Segalanya Seperti Rindu
September 12, 2019Segelas coklat panas yang terlalu encer dengan sendok yang masih berada di dalamnya. Aku nikmati sesendok demi sesendok. Sementara buku yang ada di hadapanku masih juga belum habis aku baca sedari kemarin. Seperti rindu yang tak pernah habis tertuju padanya. Ruang tamu sekaligus ruang tengah ini hangat. Namun sepi ditinggal penghuninya. Tangisan satu persatu hilang. Senyap. Ingin aku pergi ke kamar berbaring lelap. Namun pintu tak terkunci. Masih menunggu suara suara itu embali ke rumah ini. Seperti rindu yang masih menunggu diretas dan dirobek oleh sebuah perjumpaan.
Mulai aku dekatkan bibirku ke gelas dan menyeruput coklat panas yang kini sudah menjadi coklat hangat. Kerongkonganku begitu nyaman dialirinya. Di ruangan ini aku bertanta tanya. Kemana perginya angin. Mengapat tiada berembus kemari. Aku ingin menitipkan pesan kerinduan padanya. Melalui hembusan angin supaya nanti dini hari ia bisiki telinganya, salam rindu dariku.
Mengapa suara detik jarum jam begitu berisik saat sepi. Menyiksa. Terlebih jika aku tangah demam. Suaranya hampir membuatku gila. Dan obat yang barusan ku minum membuatku seperti tersesat di ruang pucat putih. Sedang suara detik jam terus mengalun menyusulku di bawah alam sadar. Seperti rindu, yang selalu mengikutiku kemana mana. Semakin sepi ia semakin riuh. Ia gaduh dalam alam bawah sadarku.

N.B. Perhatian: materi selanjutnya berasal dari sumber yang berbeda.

<file path="src/rtl/trigg_frame_pkg.sv">
// Shared types and constants for the trigger-timestamp frame receiver.
package trigg_frame_pkg;

  localparam int N_CH          = 4;
  localparam int TS_W          = 32;
  localparam int PAYLOAD_BYTES = 16;
  localparam logic [7:0] DEFAULT_SYNC_BYTE = 8'hA5;

  typedef enum logic [1:0] {
    HUNT,
    PAYLOAD,
    CHECK
  } trigg_frame_state_e;

  // Shadow holds channels in arrival order from the MSB end; ch0 lands at [31:0].
  function automatic logic [N_CH*TS_W-1:0] remap_channels(
    input logic [N_CH*TS_W-1:0] shadow
  );
    logic [N_CH*TS_W-1:0] ts;
    ts = '0;
    for (int k = 0; k < N_CH; k++) begin
      ts[k*TS_W +: TS_W] = shadow[(N_CH-1-k)*TS_W +: TS_W];
    end
    return ts;
  endfunction

endpackage

</file>
<file path="src/rtl/trigg_frame_timer.sv">
// Inter-byte idle counter; o_hit is the combinational expiry, o_expire its registered pulse.
module trigg_frame_timer #(
  parameter int TIMEOUT_CYCLES = 10000
) (
  input  logic clk,
  input  logic reset_n,
  input  logic i_active,
  input  logic i_rx_dv,
  output logic o_hit,
  output logic o_expire
);

  localparam int CNT_W = ($clog2(TIMEOUT_CYCLES) > 0) ? $clog2(TIMEOUT_CYCLES) : 1;
  localparam logic [CNT_W-1:0] CNT_LAST = CNT_W'(TIMEOUT_CYCLES - 1);

  logic [CNT_W-1:0] cnt_q, cnt_d;
  logic             expire_q, expire_d;

  // A byte arriving on the terminal cycle suppresses the expiry.
  always_comb begin
    o_hit    = i_active && !i_rx_dv && (cnt_q == CNT_LAST);
    expire_d = o_hit;
    if (!i_active || i_rx_dv || o_hit) begin
      cnt_d = '0;
    end else begin
      cnt_d = cnt_q + 1'b1;
    end
  end

  always_ff @(posedge clk or negedge reset_n) begin
    if (!reset_n) begin
      cnt_q    <= '0;
      expire_q <= 1'b0;
    end else begin
      cnt_q    <= cnt_d;
      expire_q <= expire_d;
    end
  end

  assign o_expire = expire_q;

endmodule

</file>
<file path="src/rtl/trigg_frame_rx.sv">
// Sync-hunting frame decoder for the 4-channel timestamp UART link.
// Optional inter-byte timeout is built only when TRIGG_FRAME_TIMEOUT_EN is defined.
module trigg_frame_rx
  import trigg_frame_pkg::*;
#(
  parameter logic [7:0] SYNC_BYTE = DEFAULT_SYNC_BYTE
`ifdef TRIGG_FRAME_TIMEOUT_EN
  , parameter int TIMEOUT_CYCLES = 10000
`endif
) (
  input  logic                   clk,
  input  logic                   reset_n,
  input  logic                   i_rx_dv,
  input  logic [7:0]             i_rx_byte,
  output logic [N_CH*TS_W-1:0]   o_ts,
  output logic                   o_frame_valid,
  output logic                   o_chk_err,
  output logic                   o_timeout_err,
  output logic [15:0]            o_frame_cnt
);

  trigg_frame_state_e    state_q, state_d;
  logic [N_CH*TS_W-1:0]  shadow_q, shadow_d;
  logic [N_CH*TS_W-1:0]  ts_q, ts_d;
  logic [7:0]            chk_q, chk_d;
  logic [4:0]            byte_cnt_q, byte_cnt_d;
  logic [15:0]           frame_cnt_q, frame_cnt_d;
  logic                  frame_valid_q, frame_valid_d;
  logic                  chk_err_q, chk_err_d;
  logic                  timeout_hit;

`ifdef TRIGG_FRAME_TIMEOUT_EN
  trigg_frame_timer #(
    .TIMEOUT_CYCLES (TIMEOUT_CYCLES)
  ) u_timer (
    .clk      (clk),
    .reset_n  (reset_n),
    .i_active (state_q != HUNT),
    .i_rx_dv  (i_rx_dv),
    .o_hit    (timeout_hit),
    .o_expire (o_timeout_err)
  );
`else
  assign timeout_hit   = 1'b0;
  assign o_timeout_err = 1'b0;
`endif

  always_comb begin
    state_d       = state_q;
    shadow_d      = shadow_q;
    ts_d          = ts_q;
    chk_d         = chk_q;
    byte_cnt_d    = byte_cnt_q;
    frame_cnt_d   = frame_cnt_q;
    frame_valid_d = 1'b0;
    chk_err_d     = 1'b0;

    if (i_rx_dv) begin
      unique case (state_q)
        HUNT: begin
          if (i_rx_byte == SYNC_BYTE) begin
            byte_cnt_d = '0;
            chk_d      = '0;
            state_d    = PAYLOAD;
          end
        end
        // Sync-valued bytes here are payload data; no resync mid-frame.
        PAYLOAD: begin
          shadow_d   = {shadow_q[N_CH*TS_W-9:0], i_rx_byte};
          chk_d      = chk_q ^ i_rx_byte;
          byte_cnt_d = byte_cnt_q + 5'd1;
          if (byte_cnt_q == 5'(PAYLOAD_BYTES - 1)) begin
            state_d = CHECK;
          end
        end
        CHECK: begin
          if (i_rx_byte == chk_q) begin
            ts_d          = remap_channels(shadow_q);
            frame_valid_d = 1'b1;
            frame_cnt_d   = frame_cnt_q + 16'd1;
          end else begin
            chk_err_d = 1'b1;
          end
          state_d = HUNT;
        end
        default: state_d = HUNT;
      endcase
    end else if (timeout_hit) begin
      state_d = HUNT;
    end
  end

  always_ff @(posedge clk or negedge reset_n) begin
    if (!reset_n) begin
      state_q       <= HUNT;
      shadow_q      <= '0;
      ts_q          <= '0;
      chk_q         <= '0;
      byte_cnt_q    <= '0;
      frame_cnt_q   <= '0;
      frame_valid_q <= 1'b0;
      chk_err_q     <= 1'b0;
    end else begin
      state_q       <= state_d;
      shadow_q      <= shadow_d;
      ts_q          <= ts_d;
      chk_q         <= chk_d;
      byte_cnt_q    <= byte_cnt_d;
      frame_cnt_q   <= frame_cnt_d;
      frame_valid_q <= frame_valid_d;
      chk_err_q     <= chk_err_d;
    end
  end

  assign o_ts          = ts_q;
  assign o_frame_valid = frame_valid_q;
  assign o_chk_err     = chk_err_q;
  assign o_frame_cnt   = frame_cnt_q;

endmodule

</file>
**config.mk**
```make
export PLATFORM = sky130hd
export DESIGN_NAME = instr_fetch_unit_flat
export DESIGN_NICKNAME = d
export VERILOG_FILES = /design/src/rtl/instr_fetch_unit_if.sv /design/src/rtl/instr_fetch_unit.sv /design/src/flat_wrapper.sv
export SDC_FILE = /design/constraint.sdc
export NUM_CORES = 1
export LEC_CHECK = 0
export CAP_MARGIN = 10
export CORE_UTILIZATION = 25
export CTS_CLUSTER_SIZE = 30
export DETAILED_ROUTE_END_ITERATION = 8
export DONT_BUFFER_PORTS = 1
export PLACE_DENSITY = 0.37
export RECOVER_POWER = 100
export SYNTH_ARGS = -nofsm -noshare
export SYNTH_HDL_FRONTEND = slang
export SYNTH_SLANG_ARGS = --single-unit
```
**constraint.sdc**
```tcl
create_clock -name clk -period 5.78 [get_ports clk]
set_input_delay 1.156 -clock clk [delete_from_list [all_inputs] [get_ports clk]]
set_output_delay 1.156 -clock clk [all_outputs]
set_load 0.01 [all_outputs]
```
**src/rtl/instr_fetch_unit_if.sv**
```systemverilog
// Fetch-stage bus: PC/instruction path to the instruction memory and the
// IF/ID valid/ready handshake toward decode.
interface instr_fetch_unit_if;
    logic [31:0] IF_PC;
    logic [31:0] IF_instr_in;
    logic        out_valid;
    logic        out_ready;
    logic [31:0] out_instr;
    logic [31:0] out_pc;
    logic [31:0] out_pc_plus4;

    modport master (
        output IF_PC,
        input  IF_instr_in,
        output out_valid,
        input  out_ready,
        output out_instr,
        output out_pc,
        output out_pc_plus4
    );

    modport slave (
        input  IF_PC,
        output IF_instr_in,
        input  out_valid,
        output out_ready,
        input  out_instr,
        input  out_pc,
        input  out_pc_plus4
    );
endinterface

```
**src/rtl/instr_fetch_unit.sv**
```systemverilog
// Instruction-fetch stage: presents the PC to a combinational instruction memory
// and captures the returned word into an IF/ID register with valid/ready output.
module instr_fetch_unit #(
    parameter logic [31:0] RESET_PC = 32'd0,
    parameter logic [31:0] PC_LIMIT = 32'd80,
    parameter int unsigned CNT_W    = 16
) (
    input  logic                    clk,
    input  logic                    rst,
    instr_fetch_unit_if.master      bus,
    input  logic                    redirect_valid,
    input  logic [31:0]             redirect_pc,
    output logic                    halted,
    output logic                    misalign_err,
    output logic [CNT_W-1:0]        fetch_count
);

    typedef enum logic [0:0] {
        RUN  = 1'b0,
        HALT = 1'b1
    } state_t;

    localparam int unsigned PC_W = 32;

    state_t             state_q, state_d;
    logic [PC_W-1:0]    pc_q, pc_d;
    logic               valid_q, valid_d;
    logic [31:0]        instr_q, instr_d;
    logic [PC_W-1:0]    opc_q, opc_d;
    logic [PC_W-1:0]    opc4_q, opc4_d;
    logic               halted_q, halted_d;
    logic               mis_q, mis_d;
    logic [CNT_W-1:0]   cnt_q, cnt_d;

    logic               load;
    logic               handshake;
    logic [PC_W-1:0]    pc_plus4;

    assign load      = !valid_q || bus.out_ready;
    assign handshake = valid_q && bus.out_ready;
    assign pc_plus4  = pc_q + PC_W'(4);

    // State and IF/ID register
    always_ff @(posedge clk or posedge rst) begin
        if (rst) begin
            state_q  <= RUN;
            pc_q     <= RESET_PC;
            valid_q  <= 1'b0;
            instr_q  <= '0;
            opc_q    <= '0;
            opc4_q   <= '0;
            halted_q <= 1'b0;
            mis_q    <= 1'b0;
            cnt_q    <= '0;
        end else begin
            state_q  <= state_d;
            pc_q     <= pc_d;
            valid_q  <= valid_d;
            instr_q  <= instr_d;
            opc_q    <= opc_d;
            opc4_q   <= opc4_d;
            halted_q <= halted_d;
            mis_q    <= mis_d;
            cnt_q    <= cnt_d;
        end
    end

    // Next-state: redirect beats stall and halt; a handshake in a redirect cycle still counts
    always_comb begin
        state_d  = state_q;
        pc_d     = pc_q;
        valid_d  = valid_q;
        instr_d  = instr_q;
        opc_d    = opc_q;
        opc4_d   = opc4_q;
        halted_d = halted_q;
        mis_d    = mis_q || (redirect_valid && (redirect_pc[1:0] != 2'b00));
        cnt_d    = (handshake && (cnt_q != {CNT_W{1'b1}})) ? cnt_q + CNT_W'(1) : cnt_q;

        if (redirect_valid) begin
            pc_d     = {redirect_pc[31:2], 2'b00};
            valid_d  = 1'b0;
            state_d  = RUN;
            halted_d = 1'b0;
        end else begin
            unique case (state_q)
                RUN: begin
                    if (load) begin
                        if (pc_q >= PC_LIMIT) begin
                            valid_d  = 1'b0;
                            state_d  = HALT;
                            halted_d = 1'b1;
                        end else begin
                            instr_d = bus.IF_instr_in;
                            opc_d   = pc_q;
                            opc4_d  = pc_plus4;
                            valid_d = 1'b1;
                            pc_d    = pc_plus4;
                        end
                    end
                end
                HALT: begin
                    valid_d = 1'b0;
                end
                default: begin
                    state_d = RUN;
                end
            endcase
        end
    end

    assign bus.IF_PC        = pc_q;
    assign bus.out_valid    = valid_q;
    assign bus.out_instr    = instr_q;
    assign bus.out_pc       = opc_q;
    assign bus.out_pc_plus4 = opc4_q;
    assign halted           = halted_q;
    assign misalign_err     = mis_q;
    assign fetch_count      = cnt_q;

endmodule
```
**src/flat_wrapper.sv**
```systemverilog
// flat-port wrapper written by rule: the top's interface ports become plain ports
module instr_fetch_unit_flat 
#(
    parameter logic [31:0] RESET_PC = 32'd0,
    parameter logic [31:0] PC_LIMIT = 32'd80,
    parameter int unsigned CNT_W    = 16
)
  (clk, rst, redirect_valid, redirect_pc, halted, misalign_err, fetch_count, bus_IF_PC, bus_IF_instr_in, bus_out_valid, bus_out_ready, bus_out_instr, bus_out_pc, bus_out_pc_plus4);
  instr_fetch_unit_if bus_i ();
  input  logic clk;
  input  logic rst;
  input  logic redirect_valid;
  input  logic [31:0] redirect_pc;
  output logic halted;
  output logic misalign_err;
  output logic [CNT_W-1:0] fetch_count;
  output wire logic [$bits(bus_i.IF_PC)-1:0] bus_IF_PC;
  input wire logic [$bits(bus_i.IF_instr_in)-1:0] bus_IF_instr_in;
  output wire logic [$bits(bus_i.out_valid)-1:0] bus_out_valid;
  input wire logic [$bits(bus_i.out_ready)-1:0] bus_out_ready;
  output wire logic [$bits(bus_i.out_instr)-1:0] bus_out_instr;
  output wire logic [$bits(bus_i.out_pc)-1:0] bus_out_pc;
  output wire logic [$bits(bus_i.out_pc_plus4)-1:0] bus_out_pc_plus4;
  assign bus_IF_PC = bus_i.IF_PC;
  assign bus_i.IF_instr_in = bus_IF_instr_in;
  assign bus_out_valid = bus_i.out_valid;
  assign bus_i.out_ready = bus_out_ready;
  assign bus_out_instr = bus_i.out_instr;
  assign bus_out_pc = bus_i.out_pc;
  assign bus_out_pc_plus4 = bus_i.out_pc_plus4;
  instr_fetch_unit #(.RESET_PC(RESET_PC), .PC_LIMIT(PC_LIMIT), .CNT_W(CNT_W)) u_core (.clk(clk), .rst(rst), .bus(bus_i), .redirect_valid(redirect_valid), .redirect_pc(redirect_pc), .halted(halted), .misalign_err(misalign_err), .fetch_count(fetch_count));
endmodule
```
==> results.py <==
metrics = {
    "synthesis": {
        "synth-compound-area-share": 0.0206,
        "netlist_area_mm2": 0.00552,
        "synth.largest_area_cell": "dfrtp_1",
        "syn_area_per_cell_um2": 14.1,
        "async_flop_share": 1.00,
        "yosysTopAreaCellShare": 0.643,
        "synth-edff-count": 0,
        "synthMuxAreaShare": 0.141,
        "synth-simple-area-share": 0.132,
        "netlist_top_cells_area": "dfrtp_1 (64%), mux2_2 (8.0%), mux2_1 (6.1%)",
        "ys_ff_latch": 142,
        "ys_seq_area_frac": 0.643,
        "yosys_warnings": 0,
        "synth_top_family_by_area": "multiplexers",
        "synthXorXnorAreaFrac": 0.0270,
        "synth_flop_cell": "dfrtp_1",
        "netlist_instances": 392,
        "synth_cell_types": 39,
        "synthAdderAreaFrac": 0.00680,
    },
    "placement": {
        "post-place-ws_ns": 2.63,
        "dpl_cell_area_mm2": 0.00579,
        "numPlacedInstances": 659,
        "place_congestion": 0.763,
        "portBuffers": 0,
        "hpwl_um": 8370,
    },
    "clock_network": {
        "cts_buffer_depth": 2,
        "htree_levels": 4,
        "cts_made_buffers": 17,
        "path_clk_slew_ns": 0.06,
        "cts-root-buf": "clkbuf_16",
        "clk_latency_ns": 0.41,
        "ctsHoldBuffers": 0,
        "cts_setup_buffers": 0,
        "cts_sinks": 142,
        "cts_resized": 0,
        "cts_tree": "built",
    },
    "cells_and_area": {
        "layout_common_cells": "dfrtp_1 (142), nor2b_1 (51), mux2_2 (38)",
        "area_growth_syn_to_layout_pct": 14.9,
        "drive_gt1_frac": 0.187,
        "fill_cells": 2224,
        "stdcell_count": 692,
        "final_common_cell": "dfrtp_1",
        "stdcell_area_mm2": 0.00634,
        "nets": 469,
    },
    "sta": {
        "period_needed_ns": 3.73,
        "fin_skew_ns": 0.0106,
        "final_hold_viol_count": 0,
        "post-route-period-util": 0.645,
        "finalSetupViolCount": 0,
        "rsz0062_at_grt": "no",
        "tightest_slew_ns": 2.53,
        "max_clock_freq_mhz": 268,
        "relSlewSlack": -0.684,
        "report.final.slew_viol_count": 142,
        "worst_slack_ns": 2.05,
        "totalNegativeSetupSlack_ns": 0,
        "hold-worst-slack_ns": 0.550,
    },
    "routing": {
        "routed_wl_um": 12300,
        "postRouteAntennaNets": 0,
        "drtPass1Iterations": 4,
        "vias": 3045,
        "drt_iter0_markers": 104,
        "drc": 0,
        "viasPerCell": 4.40,
        "avgRoutedWirePerCell_um": 17.8,
    },
    "pwr": {
        "powerDensity_mw_per_mm2": 342,
        "p_leak_nw": 3.07,
        "ir_worst_vdd_uv": 162,
    },
    "worst_setup_path": {
        "critPathMaxStageDelay_ns": 1.53,
        "arrival_ns": 4.02,
        "path_cells": "nor4_1, nand4_1, nor4_4, clkbuf_2, mux2_2",
        "cpLargestDelayFamily": "buffers and inverters",
        "critPathRequiredTime_ns": 6.07,
        "cpMaxStageDelayCell": "clkbuf_2",
        "cp_max_fo": 92,
        "crit_buf_inv": 1,
        "path_class": "flip-flop to flip-flop",
        "end_kind": "flip-flop",
        "startpoint_type": "flip-flop",
    },
    "global_routing": {
        "antenna_found_initial": 2,
        "track_usage": 0.111,
        "grt_first_pass_wirelength_um": 18700,
        "grt_pass1_vias": 3287,
        "overflow": 0,
        "grt_max_degree": 96,
    },
    "floorplanning": {
        "boundaryPins": 215,
        "core.rowCount": 54,
        "die_y_um": 151,
        "dieArea_mm2": 0.0227,
        "die_x_um": 151,
        "start_util": 0.254,
        "coreArea_mm2": 0.0218,
    },
    "outcome": {
        "failed_checks": "capacitance limit, slew limit",
        "status": "finished, violations left",
    },
    "job": {
        "cap_violations": 2,
    },
    "min_path": {
        "hold_class": "flip-flop to flip-flop",
    },
}
==> cells in the mapped netlist (2+ instances only) <==
cell type / count
nand2b_1: 2
a31oi_1: 3
nor2_1: 8
nand3_1: 8
buf_4: 7
nand4_1: 6
o21ai_0: 4
a21oi_1: 2
o31ai_1: 3
or4_1: 2
inv_1: 5
nor4b_1: 2
buf_2: 6
nand2_1: 7
nor3b_1: 2
xnor2_1: 3
or3_1: 2
ha_1: 3
clkbuf_1: 2
buf_1: 3
and4_1: 3
nor4_1: 5
xor2_1: 14
a2bb2oi_1: 2
nor3_1: 9
mux2_2: 39
dfrtp_1: 142
nor2b_1: 51
mux2_1: 30
nor4_2: 6
buf_6: 3
==> per-stage QoR <==
step	util	power, mW
6_report	0.292	2.17
5_1_grt	0.291	2.27
4_1_cts	0.292	2.22
3_5_place_dp	0.266	1.14
3_3_place_gp	0.266	1.14
2_1_floorplan	-	1.12
==> area by class of cell <==
type	count	area (um2)	share of cell area
diodes	1	2.50	0.000394
clock buffers	18	429	0.0677
clock inverters	14	135	0.0213
inverters	6	27.5	0.00434
multi-input cells	228	1830	0.289
flip-flops and latches	142	3550	0.560
well taps	280	350	0.0552
repair buffers	3	12.5	0.00197
==> flip-flops by register name (all words and copies together), names as in the netlist <==
register,count
u_core.bus.IF_PC,30
u_core.bus.out_instr,32
u_core.bus.out_pc,30
u_core.bus.out_pc_plus4,30
u_core.bus.out_valid,1
u_core.fetch_count,16
u_core.halted,1
u_core.misalign_err,1
u_core.state_q,1
==> cells by family after synthesis <==
logic type               Yosys count
flip-flops                       142
AND/OR/NAND/NOR                  116
multiplexers                      69
buffers and inverters             27
AO/OA/AOI/OAI                     17
XOR/XNOR                          17
adder cells (fa/ha/maj)            3
other                              1
==> routing by layer <==
metal	wire length [um]	track usage	vias to the layer above
met2	6120	0.181	132
met3	1040	0.0530	9
met1	5030	0.125	1530
met4	136	0.0405	2
met5	9	0	-
li1	-	-	1372
==> where the power goes <==
part           switching, mW  leakage (nW)  total, mW  internal [mW]
sequential            0.0387          1.90       1.05           1.02
combinational         0.0368         0.903     0.0631         0.0263
clock                  0.452         0.270       1.05          0.601
==> path summary, 6_finish.rpt <==
path / from / cells after the start / end / slack, ns
min reg2reg: u_core.misalign_err / 1 / u_core.misalign_err / 0.55
max in group asynchronous: rst / 2 / u_core.bus.out_instr[10] / 2.10
max: u_core.bus.IF_PC[25] / 5 / u_core.bus.out_instr[23] / 2.05
min in group asynchronous: rst / 1 / u_core.bus.out_pc[23] / 0.79
max reg2reg: u_core.bus.IF_PC[25] / 5 / u_core.bus.out_instr[23] / 2.05
min: u_core.misalign_err / 1 / u_core.misalign_err / 0.55
(Power assumes the default switching activity.)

Aku berandai andai. Bila saja salah satu pintu dirumah ini aku buka, kemudian kutemukan dunia dimana ada kau disana, aku tak ingin kembali ke tempatku sekarang. Paling tidak sampai pagi menjelang. Lalu ketika malam tiba, ingin aku kesana lagi. Menari bersamanya di bawah sinar rembulan yang cahayanya begitu terang sedangkan waktu terasa membeku. Kaki kita sama sekali tak lelah bergerak kesana kemari. Tubuh kita sama sekali tak berpeluh. Seperti rindu. Ia membeku diam di dalam hatiku. Ia tak lelah bersemayam disana. Ia tak jenuh menanti.